Reverse Traceroute Network Diagnostic Utility
- Ethan Katz-Bassett | University of Southern California
Traceroute is the most widely used Internet diagnostic tool today. Network operators use it to help identify routing failures, path inflation, and router misconfigurations. Researchers use it to map the Internet, predict performance, geolocate routers, and classify the performance of ISPs. However, traceroute has long had a fundamental limitation that affects all these applications: it does not provide reverse path information. Although various public traceroute servers across the Internet provide some visibility, no general method exists for determining a reverse path from an arbitrary destination, without control of that destination. In this work, we address this longstanding limitation by building a reverse traceroute tool. Our tool provides the same information as traceroute, but for the reverse path, and it works in the same case as traceroute, when the user may lack control of the destination. Our approach combines a number of ideas: source spoofing, IP timestamp and record route options, and multiple vantage points. We deploy our system on PlanetLab and compare reverse traceroute paths with traceroutes issued from the destinations. In the median case our tool finds 87% of the hops seen in a directly measured traceroute along the same path. We then use our reverse traceroute system to study previously unmeasurable aspects of the Internet: we uncover thousands of peer-to-peer AS links invisible to current topology mapping efforts, and we present a case study of how a content provider could use our tool to troubleshoot poor path performance.
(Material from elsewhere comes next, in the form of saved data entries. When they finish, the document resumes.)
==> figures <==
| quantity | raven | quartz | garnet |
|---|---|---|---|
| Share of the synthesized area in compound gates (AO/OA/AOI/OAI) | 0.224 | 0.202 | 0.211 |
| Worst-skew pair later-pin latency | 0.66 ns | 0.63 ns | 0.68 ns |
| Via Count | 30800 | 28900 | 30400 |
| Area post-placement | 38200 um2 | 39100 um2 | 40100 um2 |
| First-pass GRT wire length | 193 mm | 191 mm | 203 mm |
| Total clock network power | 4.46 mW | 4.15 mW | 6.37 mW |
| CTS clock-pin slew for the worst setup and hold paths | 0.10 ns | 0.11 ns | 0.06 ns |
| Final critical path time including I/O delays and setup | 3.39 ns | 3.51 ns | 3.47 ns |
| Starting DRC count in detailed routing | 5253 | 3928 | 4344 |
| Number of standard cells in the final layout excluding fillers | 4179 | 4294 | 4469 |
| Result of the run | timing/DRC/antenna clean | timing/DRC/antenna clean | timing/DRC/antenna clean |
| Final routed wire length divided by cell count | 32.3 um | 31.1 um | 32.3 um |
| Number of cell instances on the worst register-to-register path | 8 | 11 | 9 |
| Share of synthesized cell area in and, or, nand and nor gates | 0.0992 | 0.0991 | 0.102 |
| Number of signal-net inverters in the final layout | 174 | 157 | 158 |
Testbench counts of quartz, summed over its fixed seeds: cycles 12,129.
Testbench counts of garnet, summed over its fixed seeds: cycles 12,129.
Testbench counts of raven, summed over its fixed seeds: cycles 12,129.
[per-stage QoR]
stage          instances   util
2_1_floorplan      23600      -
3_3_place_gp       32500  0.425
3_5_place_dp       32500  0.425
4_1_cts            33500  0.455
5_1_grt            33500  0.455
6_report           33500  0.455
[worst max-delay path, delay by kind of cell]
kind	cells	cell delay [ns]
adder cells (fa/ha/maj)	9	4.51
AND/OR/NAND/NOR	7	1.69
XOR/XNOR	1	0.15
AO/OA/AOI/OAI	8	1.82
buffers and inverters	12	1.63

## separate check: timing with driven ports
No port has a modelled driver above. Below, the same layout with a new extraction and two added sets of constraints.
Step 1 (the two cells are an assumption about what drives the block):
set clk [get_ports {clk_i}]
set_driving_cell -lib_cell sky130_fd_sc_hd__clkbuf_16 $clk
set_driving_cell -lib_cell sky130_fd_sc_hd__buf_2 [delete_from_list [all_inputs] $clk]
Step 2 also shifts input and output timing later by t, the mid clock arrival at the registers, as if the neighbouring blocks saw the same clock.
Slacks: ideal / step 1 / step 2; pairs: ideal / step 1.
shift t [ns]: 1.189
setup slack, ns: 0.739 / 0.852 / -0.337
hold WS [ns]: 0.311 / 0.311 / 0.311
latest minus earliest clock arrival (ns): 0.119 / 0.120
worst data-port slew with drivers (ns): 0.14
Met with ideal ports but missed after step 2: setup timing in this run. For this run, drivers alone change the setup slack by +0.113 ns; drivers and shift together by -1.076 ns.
What follows belongs to an exercise in optimizing a design on an open flow for small area, a short achievable clock period and few clock cycles per item; a production flow would make more cautious choices.
RTL that was checked went through simulation tests only; none was proved equivalent to the original.
No functional check of the RTL was part of runs 1 to 4.
Power figures rest on the tool's default switching activity, not on a simulated workload.

`design/flow/config.mk`:
```
export PLATFORM = sky130hd
export DESIGN_NAME = mpuTop
export DESIGN_NICKNAME = mpuTop
export VERILOG_FILES = /design/flow/design.v
export SDC_FILE = /design/flow/constraint.sdc
export NUM_CORES = 4
export LEC_CHECK = 0
export CAP_MARGIN = 20
export CORE_AREA = 10 10 330 330
export DIE_AREA = 0 0 340 340
export PLACE_DENSITY = 0.5
export SLEW_MARGIN = 20
export BUFFER_PORTS_ARGS = -buffer_cell sky130_fd_sc_hd__buf_1
```
`design/flow/constraint.sdc`:
```
create_clock -name core_clock -period 5.0 [get_ports {clk}]
set_input_delay 1.0000 -clock core_clock [delete_from_list [all_inputs] [get_ports {clk}]]
set_output_delay 1.0000 -clock core_clock [all_outputs]
set_load 0.01 [all_outputs]
```
`design/flow/design.v`:
```
`timescale 1ns/1ns
`default_nettype none
package mpuPkg;
    typedef struct packed {
        logic [18-1:0]    tag;
        logic [10-1:0]  index;
        logic                     which;
        logic [31-1:0] newVal;
    } msgFieldsT;
    typedef struct packed {
        logic [32-1:0]    tempProp;
        logic [32-1:0]    prop;
        logic [32-1:0]    unused;
        logic [30-1:0] edgeDeg;
        logic                       spare;
        logic                       active;
    } vertexRecT;
    typedef logic [256-1:0] vertexPairU;
    typedef struct packed {
        logic                                            valid;
        logic [288-256-18-2:0]   pad;
        logic [18-1:0]                           tag;
        vertexPairU                                      data;
    } cacheLineT;
    typedef struct packed {
        msgFieldsT               msg;
        vertexPairU              base;       
        logic                    hit;
        logic [32-1:0] result;
        logic                    update;
        logic                    send;
    } updateJobT;
    typedef struct packed {
        logic [18-1:0]                                    tag;
        logic [10-1:0]                                  index;
        logic                                                     which;
        logic [33-18-10-2:0]      offset;
    } vertexIdT;
    localparam int VREC_WIDTH = 3*32 + 30 + 2;
    function automatic vertexRecT getVtx(input vertexPairU pair, input logic which);
        getVtx = which ? pair[VREC_WIDTH +: VREC_WIDTH] : pair[0 +: VREC_WIDTH];
    endfunction
    function automatic logic [32-1:0] byteSwap(input logic [32-1:0] value);
        byteSwap = {value[7:0], value[15:8], value[23:16], value[31:24]};
    endfunction
endpackage
`default_nettype wire
`timescale 1ns/1ns
`default_nettype none
module mpuTop
#(
    parameter logic [4-1:0] peNum = '0
) (
    input  wire                     clk,
    input  wire                     reset,
    input  wire [64-1:0]    MsgData,
    input  wire                     MsgEmpty,
    input  wire [288-1:0]   CacheReadData,
    input  wire [256-1:0]   ReadData,
    input  wire                     ReadReady,
    input  wire                     AvFull,
    output logic                    MsgRead,
    output logic [10-1:0] CacheAddr,
    output logic                    CacheWriteEn,
    output logic [288-1:0]  CacheWriteData,
    output logic                    StartRead,
    output logic [33-1:0]  ReadAddress,
    output logic                    AvWrite,
    output logic [33-1:0] AvData
);
    localparam int VW = mpuPkg::VREC_WIDTH;
    logic stAddr;     
    logic stLook;     
    logic stFetch;    
    logic stPush;     
    logic idle;
    mpuPkg::msgFieldsT msg;
    logic [10-1:0] idxReg;
    mpuPkg::cacheLineT cacheLine;
    logic                    hit;
    logic [256-1:0]  base;
    logic [256-1:0]  newData;
    logic [32-1:0] newValExt;
    logic [1:0]              lt;
    logic [1:0]              updV;
    logic [1:0]              degNz;
    logic                    update;
    logic                    push;
    logic                    finish;      
    logic                    done;
    assign idle      = !(stAddr || stLook || stFetch || stPush);
    assign cacheLine = CacheReadData;
    assign hit       = cacheLine.valid && (cacheLine.tag == msg.tag);
    assign newValExt = {{(32-31){1'b0}}, msg.newVal};
    assign base = stFetch ? ReadData : cacheLine.data;
    mpuPkg::vertexRecT rec0, rec1, nrec0, nrec1;
    mpuPkg::vertexRecT cRec0, cRec1, rRec0, rRec1;
    function automatic logic lessThan(input logic [31:0] a, input logic [31:0] b);
        logic [31:0] l, g;
        for (int i = 0; i < 32; i++) begin
            l[i] = !a[i] && b[i];
            g[i] = a[i] && !b[i];
        end
        for (int w = 16; w >= 1; w = w / 2) begin
            for (int j = 0; j < w; j++) begin
                l[j] = l[2*j+1] || (!g[2*j+1] && l[2*j]);
                g[j] = g[2*j+1] || (!l[2*j+1] && g[2*j]);
            end
        end
        lessThan = l[0];
    endfunction
    assign rec0  = base[0 +: VW];
    assign rec1  = base[VW +: VW];
    assign cRec0 = cacheLine.data[0 +: VW];
    assign cRec1 = cacheLine.data[VW +: VW];
    assign rRec0 = ReadData[0 +: VW];
    assign rRec1 = ReadData[VW +: VW];
    logic ltC0, ltC1, ltR0, ltR1;
    assign ltC0 = lessThan(newValExt, mpuPkg::byteSwap(cRec0.tempProp));
    assign ltC1 = lessThan(newValExt, mpuPkg::byteSwap(cRec1.tempProp));
    assign ltR0 = lessThan(newValExt, mpuPkg::byteSwap(rRec0.tempProp));
    assign ltR1 = lessThan(newValExt, mpuPkg::byteSwap(rRec1.tempProp));
    assign lt[0] = stFetch ? ltR0 : ltC0;
    assign lt[1] = stFetch ? ltR1 : ltC1;
    assign updV[0]  = lt[0] && !msg.which;
    assign updV[1]  = lt[1] && msg.which;
    assign degNz[0] = rec0.edgeDeg != '0;
    assign degNz[1] = rec1.edgeDeg != '0;
    always_comb begin
        nrec0 = rec0;
        nrec1 = rec1;
        if (updV[0]) begin
            nrec0.tempProp = mpuPkg::byteSwap(newValExt);
            nrec0.prop     = mpuPkg::byteSwap(newValExt);
        end
        if (updV[1]) begin
            nrec1.tempProp = mpuPkg::byteSwap(newValExt);
            nrec1.prop     = mpuPkg::byteSwap(newValExt);
        end
        nrec0.active = rec0.active || (updV[0] && degNz[0]);
        nrec1.active = rec1.active || (updV[1] && degNz[1]);
    end
    assign newData = {nrec1, nrec0};
    assign update = |updV;
    assign push   = msg.which ? (updV[1] && !rec1.active && degNz[1])
                              : (updV[0] && !rec0.active && degNz[0]);
    assign finish = (stLook && hit) || (stFetch && ReadReady);
    assign done   = (finish && !(push && AvFull)) || (stPush && !AvFull);
    assign MsgRead      = !reset && !MsgEmpty && (idle || done);
    assign StartRead    = stLook && !hit;
    assign CacheWriteEn = (stLook && hit && update) || (stFetch && ReadReady);
    assign AvWrite      = !AvFull && ((finish && push) || stPush);
    assign CacheAddr    = stAddr ? MsgData[36 +: 10] : idxReg;
    always_ff @(posedge clk) begin
        if (reset) begin
            stAddr  <= 1'b0;
            stLook  <= 1'b0;
            stFetch <= 1'b0;
            stPush  <= 1'b0;
        end else begin
            stAddr  <= MsgRead;
            stLook  <= stAddr;
            stFetch <= (stLook && !hit) || (stFetch && !ReadReady);
            stPush  <= (finish && push && AvFull) || (stPush && AvFull);
        end
    end
    always_ff @(posedge clk) begin
        if (reset) begin
            idxReg <= '0;
        end else if (stAddr) begin
            idxReg <= MsgData[36 +: 10];
        end
    end
    always_ff @(posedge clk) begin
        if (stAddr) begin
            msg.tag    <= MsgData[46 +: 18];
            msg.which  <= MsgData[35];
            msg.newVal <= MsgData[31-1:0];
        end
    end
    assign msg.index = idxReg;
    assign CacheWriteData = {1'b1, {(288-256-18-1){1'b0}}, msg.tag, newData};
    assign ReadAddress    = {1'b0, peNum, msg.tag[13-1:0], idxReg,
                             {5{1'b0}}};
    assign AvData         = {msg.tag, idxReg, msg.which,
                             {(33-18-10-1){1'b0}}};
endmodule
`default_nettype wire
```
More: http://research.cs.washington.edu/networking/astronomy/reverse-traceroute.html
Speaker Details
Ethan Katz-Bassett is an assistant professor in the Computer Science Department at the University of Southern California., where he co-manages the networking and systems research group. His primary interests are in networks and distributed systems. He got his PhD in 2012 from UW, and then spent some time at Google, making mobile web faster.